WHAT THIS TASK INVOLVES:
How many lines in the data hold the string "peak"? State the number alone.

··· RECORD EXCERPTS

==> src/rtl/muldiv_pkg.sv <==
package muldiv_pkg;

    typedef enum logic [1:0] {
        ST_IDLE = 2'd0,
        ST_RUN  = 2'd1,
        ST_DONE = 2'd2
    } md_state_t;

    typedef enum logic {
        OP_MUL = 1'b0,
        OP_DIV = 1'b1
    } md_op_t;

endpackage

==> src/rtl/mcyc_sequencer.sv <==
module mcyc_sequencer #(
    parameter int CLKS_PER_MC = 12,
    parameter int NUM_MC      = 4,
    parameter int NUM_STEPS   = 8
) (
    input  logic clk,
    input  logic rst_n,
    input  logic load,
    input  logic run,
    output logic step,
    output logic last
);
    localparam int TOTAL     = CLKS_PER_MC * NUM_MC;
    localparam int STEP_CLKS = (TOTAL / NUM_STEPS) < 1 ? 1 : (TOTAL / NUM_STEPS);
    localparam int CW        = (TOTAL > 1) ? $clog2(TOTAL) : 1;
    localparam int PW        = (STEP_CLKS > 1) ? $clog2(STEP_CLKS) : 1;
    localparam int SW        = $clog2(NUM_STEPS + 1);

    logic [CW-1:0] cnt;
    logic [PW-1:0] phase;
    logic [SW-1:0] steps_taken;

    always_ff @(posedge clk) begin
        if (!rst_n || load) begin
            cnt         <= '0;
            phase       <= '0;
            steps_taken <= '0;
        end else if (run) begin
            cnt   <= cnt + 1'b1;
            phase <= (phase == PW'(STEP_CLKS - 1)) ? '0 : phase + 1'b1;
            if (step) begin
                steps_taken <= steps_taken + 1'b1;
            end
        end
    end

    always_comb begin
        step = run && (phase == '0) && (steps_taken < SW'(NUM_STEPS));
        last = run && (cnt == CW'(TOTAL - 1));
    end

    // a start during the run must not disturb the window count
    assert_count_advances_R7: assert property (@(posedge clk) disable iff (!rst_n)
        (run && !last && !load) |=> (cnt == $past(cnt) + 1'b1));

endmodule

==> src/rtl/mul_shift_add.sv <==
module mul_shift_add #(
    parameter int W = 8
) (
    input  logic         clk,
    input  logic         rst_n,
    input  logic         load,
    input  logic         step,
    input  logic [W-1:0] a,
    input  logic [W-1:0] b,
    output logic [W-1:0] prod_lo,
    output logic [W-1:0] prod_hi
);
    logic [W-1:0] hi_q, lo_q, mcand_q;
    logic [W:0]   sum;

    always_comb begin
        sum = {1'b0, hi_q} + (lo_q[0] ? {1'b0, mcand_q} : '0);
    end

    always_ff @(posedge clk) begin
        if (!rst_n) begin
            hi_q    <= '0;
            lo_q    <= '0;
            mcand_q <= '0;
        end else if (load) begin
            hi_q    <= '0;
            lo_q    <= a;
            mcand_q <= b;
        end else if (step) begin
            hi_q <= sum[W:1];
            lo_q <= {sum[0], lo_q[W-1:1]};
        end
    end

    assign prod_lo = lo_q;
    assign prod_hi = hi_q;

endmodule

==> src/rtl/div_restoring.sv <==
module div_restoring #(
    parameter int W = 8
) (
    input  logic         clk,
    input  logic         rst_n,
    input  logic         load,
    input  logic         step,
    input  logic [W-1:0] a,
    input  logic [W-1:0] b,
    output logic [W-1:0] quot,
    output logic [W-1:0] rem,
    output logic         dvsr_zero
);
    logic [W-1:0] rem_q, quo_q, dvsr_q;
    logic [W:0]   shifted, diff;
    logic         fits;

    always_comb begin
        shifted = {rem_q, quo_q[W-1]};
        fits    = (shifted >= {1'b0, dvsr_q});
        diff    = shifted - {1'b0, dvsr_q};
    end

    always_ff @(posedge clk) begin
        if (!rst_n) begin
            rem_q  <= '0;
            quo_q  <= '0;
            dvsr_q <= '0;
        end else if (load) begin
            rem_q  <= '0;
            quo_q  <= a;
            dvsr_q <= b;
        end else if (step) begin
            rem_q <= fits ? diff[W-1:0] : shifted[W-1:0];
            quo_q <= {quo_q[W-2:0], fits};
        end
    end

    assign quot      = quo_q;
    assign rem       = rem_q;
    assign dvsr_zero = (dvsr_q == '0);

    // the partial remainder never reaches the divisor
    assert_partial_rem_below_dvsr_R3: assert property (@(posedge clk) disable iff (!rst_n)
        (dvsr_q != '0) |-> (rem_q < dvsr_q));

endmodule

==> src/rtl/muldiv_seq.sv <==
module muldiv_seq
    import muldiv_pkg::*;
#(
    parameter int W           = 8,
    parameter int CLKS_PER_MC = 12,
    parameter int NUM_MC      = 4
) (
    input  logic         clk,
    input  logic         rst_n,
    input  logic         start,
    input  logic         op_div,
    input  logic [W-1:0] a_in,
    input  logic [W-1:0] b_in,
    output logic         busy,
    output logic         done,
    output logic [W-1:0] a_out,
    output logic [W-1:0] b_out,
    output logic         cy_out,
    output logic         ov_out
);
    md_state_t    state, state_nx;
    md_op_t       op_q;
    logic         accept, step, last;
    logic [W-1:0] m_lo, m_hi, d_quo, d_rem;
    logic         d_zero;
    logic [W-1:0] res_a, res_b;
    logic         res_ov;

    assign accept = start && (state != ST_RUN);

    mcyc_sequencer #(
        .CLKS_PER_MC(CLKS_PER_MC),
        .NUM_MC     (NUM_MC),
        .NUM_STEPS  (W)
    ) u_seq (
        .clk  (clk),
        .rst_n(rst_n),
        .load (accept),
        .run  (state == ST_RUN),
        .step (step),
        .last (last)
    );

    mul_shift_add #(.W(W)) u_mul (
        .clk    (clk),
        .rst_n  (rst_n),
        .load   (accept),
        .step   (step && (op_q == OP_MUL)),
        .a      (a_in),
        .b      (b_in),
        .prod_lo(m_lo),
        .prod_hi(m_hi)
    );

    div_restoring #(.W(W)) u_div (
        .clk      (clk),
        .rst_n    (rst_n),
        .load     (accept),
        .step     (step && (op_q == OP_DIV)),
        .a        (a_in),
        .b        (b_in),
        .quot     (d_quo),
        .rem      (d_rem),
        .dvsr_zero(d_zero)
    );

    always_comb begin
        state_nx = state;
        unique case (state)
            ST_IDLE: if (start) state_nx = ST_RUN;
            ST_RUN:  if (last)  state_nx = ST_DONE;
            ST_DONE: state_nx = start ? ST_RUN : ST_IDLE;
            default: state_nx = ST_IDLE;
        endcase
    end

    always_ff @(posedge clk) begin
        if (!rst_n) begin
            state <= ST_IDLE;
            op_q  <= OP_MUL;
        end else begin
            state <= state_nx;
            if (accept) begin
                op_q <= md_op_t'(op_div);
            end
        end
    end

    always_comb begin
        busy = (state == ST_RUN);
        done = (state == ST_DONE);
    end

    always_comb begin
        if (op_q == OP_DIV) begin
            res_a  = d_quo;
            res_b  = d_rem;
            res_ov = d_zero;
        end else begin
            res_a  = m_lo;
            res_b  = m_hi;
            res_ov = (m_hi != '0);
        end
    end

    always_ff @(posedge clk) begin
        if (!rst_n) begin
            a_out  <= '0;
            b_out  <= '0;
            cy_out <= 1'b0;
            ov_out <= 1'b0;
        end else if (state == ST_RUN && last) begin
            a_out  <= res_a;
            b_out  <= res_b;
            cy_out <= 1'b0;
            ov_out <= res_ov;
        end
    end

    // done lasts one clock and never overlaps busy
    assert_done_single_R6: assert property (@(posedge clk) disable iff (!rst_n)
        done |=> !done);
    assert_done_after_busy_R6: assert property (@(posedge clk) disable iff (!rst_n)
        $rose(done) |-> (!busy && $past(busy)));
    // results change only on the completion edge
    assert_results_held_R8: assert property (@(posedge clk) disable iff (!rst_n)
        !done |-> $stable({a_out, b_out, cy_out, ov_out}));
    // multiply overflow mirrors a nonzero high byte
    assert_mul_ov_R4: assert property (@(posedge clk) disable iff (!rst_n)
        (done && op_q == OP_MUL) |-> (ov_out == (b_out != '0)));

endmodule

==> config.mk <==
export PLATFORM = sky130hd
export DESIGN_NAME = muldiv_seq
export DESIGN_NICKNAME = d
export VERILOG_FILES = /design/src/rtl/muldiv_pkg.sv /design/src/rtl/mcyc_sequencer.sv /design/src/rtl/mul_shift_add.sv /design/src/rtl/div_restoring.sv /design/src/rtl/muldiv_seq.sv
export SDC_FILE = /design/constraint.sdc
export NUM_CORES = 1
export LEC_CHECK = 0
export ABC_AREA = 0
export BUFFER_PORTS_ARGS = -buffer_cell sky130_fd_sc_hd__buf_2
export CORE_MARGIN = 10
export CORE_UTILIZATION = 39
export DETAILED_ROUTE_END_ITERATION = 6
export GPL_TIMING_DRIVEN = 1
export PLACE_DENSITY = 0.54
export SYNTH_ARGS = -nofsm -noshare
export SYNTH_HDL_FRONTEND = slang
export SYNTH_SLANG_ARGS = --single-unit
export TNS_END_PERCENT = 1
==> constraint.sdc <==
create_clock -name clk -period 2.86 [get_ports clk]
set_input_delay 0 -clock clk [delete_from_list [all_inputs] [get_ports clk]]
set_output_delay 0 -clock clk [all_outputs]
set_load 0.01 [all_outputs]
# Word level (Yosys, flattened, before mapping)
# Index checks and enable logic that the tools add are counted.
# word_totals
regBits	73
inputBits	20
output_inout_bits	20
# op_classes
n_addsub	5
magnitude_cmp	2
n_eq_ne	7
mux	14
bitwise_logic	2
reduce_logical	18
# ops
cell	count
$mux 8	8
$add 8x9->9	1
$ge 9x8->1	1
$logic_not 8->1	1
$reduce_bool 8->1	1
$sub 8x8->8	1
$logic_and 1x1->1	7
$add 6x1->6 const B	1
$eq 6x6->1 const B	1
$pmux 2 s3	1
$add 4x1->4 const B	1
$lt 4x4->1 const B	1
$mux 2	2
$ne 2x2->1 const B	2
$reduce_and 2->1	2
$reduce_bool 2->1	2
$add 3x1->3 const B	1
$eq 3x3->1 const B	1
$logic_not 3->1	1
$mux 3	1
$eq 2x1->1 const B	1
$eq 2x2->1 const B	1
$logic_not 2->1	1
$mux 1	2
5 further kinds	6

# Logic depth before layout (Yosys ltp)
# Gate-level depths: netlist (run 1).
# depth
ltp_word	6
mapped_depth	9
mapped_depth_nobuf	9

# By module
# From an unflattened synthesis (run 1), not the netlist that was laid out.
# unflattened
hier_cells	479
hier_area_um2	4345.4
# modules_own_cells
mod	n_inst	cells_each	area_each_um2
div_restoring	1	169	1445.1
mul_shift_add	1	151	1353.8
muldiv_seq	1	98	979.7
mcyc_sequencer	1	61	566.8

# Worst setup path before layout (run 1)
# No wires, ideal clock.
# synth_timing
kind	reg2reg
startpoint	register u_mul.lo_q[0], in the netlist u_mul.prod_lo[0]
endpoint	register u_mul.hi_q[7], in the netlist u_mul.prod_hi[7]
setup_ns	0.128
arrival_ns	2.097
t_required_ns	2.732
path_slack_ns	0.635
path_stages_with_launch	10
cell_sequence	dfxtp_1 > and2_1 > ha_1 > fa_1 > a21o_1 > nand4_1 > nand4b_1 > a21o_1 > a2111oi_0 > nor2_1
# synth_between
elab_chain_len	2
# synth_rtl
item	line_no	rtl
start: declaration	mul_shift_add.sv:13	logic [W-1:0] hi_q, lo_q, mcand_q;
start signal: assignment	mul_shift_add.sv:31	lo_q <= {sum[0], lo_q[W-1:1]};
$mux 8	mul_shift_add.sv:17	sum = {1'b0, hi_q} + (lo_q[0] ? {1'b0, mcand_q} : '0);
$add 8x9->9	mul_shift_add.sv:17	
end signal: assignment	mul_shift_add.sv:30	hi_q <= sum[W:1];
end: declaration	mul_shift_add.sv:13	
# Every way passes these cells.
# A chain may end at the register's enable or synchronous reset.

# Final worst setup path (run 1)
# Same ends and word-level chain as after synthesis.

==> results of run 1 <==
timing repair:
action | in CTS | in global routing
hold buffers | 17 | 0
setup buffers | 0 | 0
endpoints found under the hold margin | 22 | 0
logic make-up (layout without fill, tap and decap cells):
logic type | after synthesis | after routing
xor gates and xnor gates | 18 | 18
other | 1 | 1
adders and majority gates | 20 | 20
and+or+nand+nor | 155 | 155
buffers and inverters | 33 | 87
muxes | 26 | 26
DFF | 73 | 73
AOI/OAI and AO/OA | 103 | 103
per-stage QoR:
stage,utilization,area (µm²)
detailed placement,0.425,4110
floorplan,-,3840
CTS,0.463,4490
global route,0.463,4490
global placement,0.425,4110
finish,0.463,4490
synthesized netlist by cell type, types with 2 or more instances:
cell	count
nand4b_1	3
nand2_1	68
o21bai_1	2
and3_1	2
a211oi_1	4
nand2b_1	3
a22oi_1	10
nand3_1	15
nor2b_1	7
inv_1	9
a21oi_1	16
nor4_1	4
a21o_1	6
buf_4	4
a21boi_1	4
nand3b_1	2
o21ai_0	10
nor2_4	2
mux2i_1	26
a21boi_0	15
buf_6	3
ha_1	18
nor2_1	27
nand4_1	4
dfxtp_1	73
o21ai_1	3
clkbuf_1	9
o211a_1	21
a32oi_1	4
and2_1	11
buf_2	7
xnor2_1	10
xor2_1	8
fa_1	2
routing by layer:
layer | up-vias | wire length, µm | track usage
met5 | - | 0 | 0
met1 | 1458 | 4360 | 0.164
met2 | 43 | 4600 | 0.231
met4 | 0 | 203 | 0.0656
met3 | 13 | 436 | 0.0373
li1 | 1608 | - | -
power by group:
part	switching, mW	internal, mW
clock	0.426	0.433
combinational	0.183	0.139
sequential	0.0361	1.05
how the worst max path moves through the flow:
stage,startpoint,to,slack (ns)
floorplan,u_mul.prod_lo[0],u_mul.prod_hi[7],0.63
global placement,u_mul.prod_lo[0],u_mul.prod_hi[7],0.51
detailed placement,u_mul.prod_lo[0],u_mul.prod_hi[7],0.47
CTS,u_mul.prod_lo[0],u_mul.prod_hi[7],0.45
global route,u_mul.prod_lo[0],u_mul.prod_hi[7],0.24
finish,u_mul.prod_lo[0],u_mul.prod_hi[7],0.45
worst register-to-register path, delay by kind of cell (launching register included):
kind | cells | cell delay [ns]
compound gates | 3 | 0.80
fa+ha+maj | 2 | 0.62
flops | 1 | 0.39
simple gates | 4 | 0.48
layout make-up:
cell class / instances / area, µm² / area share
sequential: 73 / 1460 / 0.326
tap: 133 / 166 / 0.0371
clock inverter: 5 / 62.6 / 0.0139
multi-input combinational: 323 / 2210 / 0.493
inverter: 10 / 37.5 / 0.00837
clock buffer: 11 / 141 / 0.0315
timing repair buffer: 61 / 405 / 0.0904
registers in the layout, indices dropped and copies added (netlist names), 4 cells and up:
register	flops
a_out	8
b_out	8
u_div.quot	8
u_div.rem	8
u_mul.mcand_q	8
u_mul.prod_hi	8
u_mul.prod_lo	8
u_seq.cnt	6
u_seq.steps_taken	4
==> qor.txt, run 1 <==
post-synth top area share = 0.381
most common cell after layout, fill and taps aside = dfxtp_1
Initial Utilization = 0.397
fmax = 415 MHz
adder-cell area share of the yosys netlist = 0.0691
core area = 0.00968 mm²
PortBufs = 38
pre-CTS setup slack = 0.469 ns
CTS tree = yes
Hold Path Class = in -> reg
router iterations before antenna repair = 4
CTS Buffer Depth = 2
reg-to-reg critical path endpoint = u_mul.prod_hi[7]
final setup violation count = 0
R2R setup slack = 0.45 ns
Final period util = 0.842
GRT Util Overall = 0.139
initial antenna violation count = 0
WP buf/inv = 0
Top Family by Delay on Critical Path = compound AO/OA/AOI/OAI gates
dpl cells = 583
RSZ-0062 raised after global routing = no
Seq/Total Area, Yosys = 0.381
relative slew slack = 0.612
outcome = completed
Worst-path clk slew = 0.08 ns
Area Overhead vs Synth = 16.8%
crit-path max FO = 10
row count = 36
Post-Layout Cell Count = 616
post-route setup slack = 0.451 ns
DR vias = 3,122
total power = 2.27 mW
Die Wd = 119 µm
kind of critical path = reg -> reg
r2r worst-path depth = 9
mux cell area share after synthesis = 0.0678
CP dominant cell by count = a21o_1
Leak = 2.07 nW
WP data required = 3.11 ns
post-synthesis compound-gate area fraction = 0.200
drt via density = 5.07
Num CTS Buffers = 9
Async S/R FF share, synth = 0
Synth Area in XOR/XNOR = 0.0411
# fillers = 976
Hold EP = state[0]
Worst path slowest cell = fa_1
cell count after synthesis = 429
Worst IR Drop VDD = 0.000242 V
# diodes = 0
root buf cell = clkbuf_8
measured slew at the worst slew-check pin = 0.580 ns
first-pass GRT wire length = 16,200 µm
Synth Net Count = 469
cell taking the most area after synthesis = dfxtp_1
Power Dens Cells = 505 mW/mm²
commonest cells after routing, fill and taps aside = dfxtp_1, nand2_1, buf_2
hold path start = start
post-CTS sizing = 0
GPL Wtd Cong = 0.827
skew final = 0.0140 ns
share of layout cells above drive strength 1 = 0.145
vias in the first global route = 3,248
DP HPWL = 6800 µm
Synth area leaders = dfxtp_1, mux2i_1, nand2_1
worst hold path stage count = 4
Die Y = 119 µm
final WL = 9590 µm
Final min period = 2.41 ns
yosys warns = 0
Clock Latency Late Sink = 0.37 ns
Worst Path Arrival = 2.66 ns
Setup TNS Final = 0 ns
main combinational cell family by area after synthesis = compound AO/OA/AOI/OAI gates
critical path depth in cells = 9
Avg Cell Area, Syn = 8.95 µm²
maxcap violations = 0
drt wl/cell = 15.6 µm
Top FF cell, synth = dfxtp_1
Crit. End Element = flop
synthesized cell area = 0.00384 mm²
synthesized flop and latch total = 73
Nets = 518
largest net degree at the start of global routing = 46
Final Hold Fails = 0
crit path cell chain = and2_1 -> ha_1 -> fa_1 -> a21o_1 -> nand4_1 -> nand4b_1 -> a21o_1 -> a2111oi_0 -> nor2_1
hold slack = 0.0329 ns
Pins Over Slew Limit = 0
total grt overflow = 0
Detailed Route Iter0 Violations = 158
Post-synth EDFFs = 0
H-tree depth = 3
Simple-Gate Fraction of Synth Area = 0.196
antenna-violating nets left = 0
clock sinks = 73
die area = 0.0142 mm²
Unique masters post-synth = 51
Startpoint Class = flop
DRC = 0
CP peak stage delay = 0.41 ns
I/O Pins = 40
Reg2Reg Launch Point = u_mul.prod_lo[0]
Power figures use the tool's default switching activity.
==> inputs of run 2 (changes only) <==
==> constraint.sdc (replaced) <==
create_clock -name clk -period 2.3 [get_ports clk]
set_input_delay 0 -clock clk [delete_from_list [all_inputs] [get_ports clk]]
set_output_delay 0 -clock clk [all_outputs]
set_load 0.01 [all_outputs]
==> run 2 against run 1 <==
Compared with the run above: sequential power increased by 24%; combinational power increased by 30%; fmax grew 7.7%; flip-flop and latch count did not move; non-clock buffer count up 9; total power is 28% higher; global-route usage fell by 0.50 points; design area grew 2.7%; hold slack improved by 0.024 ns; sequential share of layout area shrank 0.84 points; utilization rose by 1.3 points; die area stayed put; critical path type unchanged; largest cell class unchanged.
==> qor.txt, run 2 (synthesized netlist as in run 1, its figures left out) <==
Detailed Route Iter0 Violations = 158
drt via density = 5.09
skew final = 0.0131 ns
Die Y = 119 µm
DRC = 0
Final period util = 0.972
PortBufs = 38
Leak = 2.12 nW
Hold EP = state[0]
initial antenna violation count = 0
Hold Path Class = in -> reg
final WL = 9510 µm
DP HPWL = 6860 µm
hold slack = 0.0564 ns
row count = 36
number of buffers added for setup after CTS = 0
GRT Util Overall = 0.135
Clock Latency Late Sink = 0.35 ns
# fillers = 979
final setup violation count = 0
Reg2Reg Launch Point = u_mul.prod_lo[0]
kind of critical path = reg -> reg
Final min period = 2.24 ns
most common cell after layout, fill and taps aside = dfxtp_1
core area = 0.00968 mm²
crit path cell chain = and2_1 -> ha_1 -> fa_2 -> a21o_1 -> nand4_1 -> nand4b_1 -> a21o_1 -> a2111oi_4 -> nor2_1
die area = 0.0142 mm²
relative slew slack = 0.646
fmax = 447 MHz
outcome = completed
Worst Path Arrival = 2.47 ns
Top Family by Delay on Critical Path = compound AO/OA/AOI/OAI gates
R2R setup slack = 0.06 ns
RSZ-0062 raised after global routing = yes
CTS Buffer Depth = 2
post-route setup slack = 0.0636 ns
Num CTS Buffers = 9
router iterations before antenna repair = 4
DR vias = 3,184
measured slew at the worst slew-check pin = 0.531 ns
Startpoint Class = flop
vias in the first global route = 3,219
Area Overhead vs Synth = 20.0%
Pins Over Slew Limit = 0
GPL Wtd Cong = 0.775
post-layout util = 0.476
Worst-path clk slew = 0.08 ns
WP data required = 2.54 ns
CP startpoint = u_mul.prod_lo[0]
Setup TNS Final = 0 ns
Crit. End Element = flop
crit-path max FO = 4
drt wl/cell = 15.2 µm
Power Dens Cells = 627 mW/mm²
WP buf/inv = 0
# diodes = 0
reg-to-reg critical path endpoint = u_mul.prod_hi[7]
CTS tree = yes
Nets = 527
first-pass GRT wire length = 15,800 µm
antenna-violating nets left = 0
Final Hold Fails = 0
Worst path slowest cell = fa_2
Initial Utilization = 0.397
CP peak stage delay = 0.36 ns
H-tree depth = 3
worst hold path stage count = 4
CP dominant cell by count = a21o_1
root buf cell = clkbuf_8
largest net degree at the start of global routing = 26
Die Wd = 119 µm
clock sinks = 73
r2r worst-path depth = 9
commonest cells after routing, fill and taps aside = dfxtp_1, nand2_1, buf_2
Worst IR Drop VDD = 0.000360 V
pre-CTS setup slack = -0.0327 ns
share of layout cells above drive strength 1 = 0.171
maxcap violations = 0
total grt overflow = 0
hold path start = start
I/O Pins = 40
[run 2: per-stage QoR]
stage / instances / power (mW) / instance area, µm²
CTS: 625 / 2.92 / 4570
global placement: 592 / 1.77 / 4180
global route: 625 / 3.04 / 4610
finish: 625 / 2.89 / 4610
detailed placement: 592 / 1.77 / 4180
floorplan: 429 / 1.66 / 3840
[run 2: repair_timing]
item	4_1_cts	5_1_grt
pin swaps	0	1
endpoints found under the hold margin	22	0
resized for setup	2	5
setup endpoints to repair	1	2
hold buffers	17	0
[run 2: worst max-delay path by stage]
stage                       end  slack (ns)  depth (start not counted)
4_1_cts        u_mul.prod_hi[7]        0.02                          9
6_report       u_mul.prod_hi[7]        0.06                          9
5_1_grt        u_mul.prod_hi[7]      -0.004                          9
3_3_place_gp   u_mul.prod_hi[7]        0.02                          9
2_1_floorplan  u_mul.prod_hi[7]        0.07                          9
3_5_place_dp   u_mul.prod_hi[7]       -0.03                          9
[run 2: routing by layer]
layer  up-vias  routed length [µm]  global-route usage
met5         -                   0                   0
met4         0                 104              0.0458
li1       1639                   -                   -
met2        44                4690               0.221
met1      1492                4330               0.164
met3         9                 385              0.0397
[run 2: cell type report]
class                           count  area, µm²  area share
Inverter                           10       37.5     0.00815
Timing Repair Buffer               70        473       0.103
Clock inverter                      6       91.3      0.0198
Clock buffer                       10        128      0.0277
Tap cell                          133        166      0.0361
Sequential cell                    73       1460       0.317
Multi-Input combinational cell    323       2250       0.488
[run 2: power breakdown]
part	switching (mW)	internal, mW	leakage [nW]
sequential	0.0416	1.31	0.594
clock	0.508	0.617	0.111
combinational	0.235	0.183	1.42
total	0.785	2.11	2.12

······

TASK RESULT:
2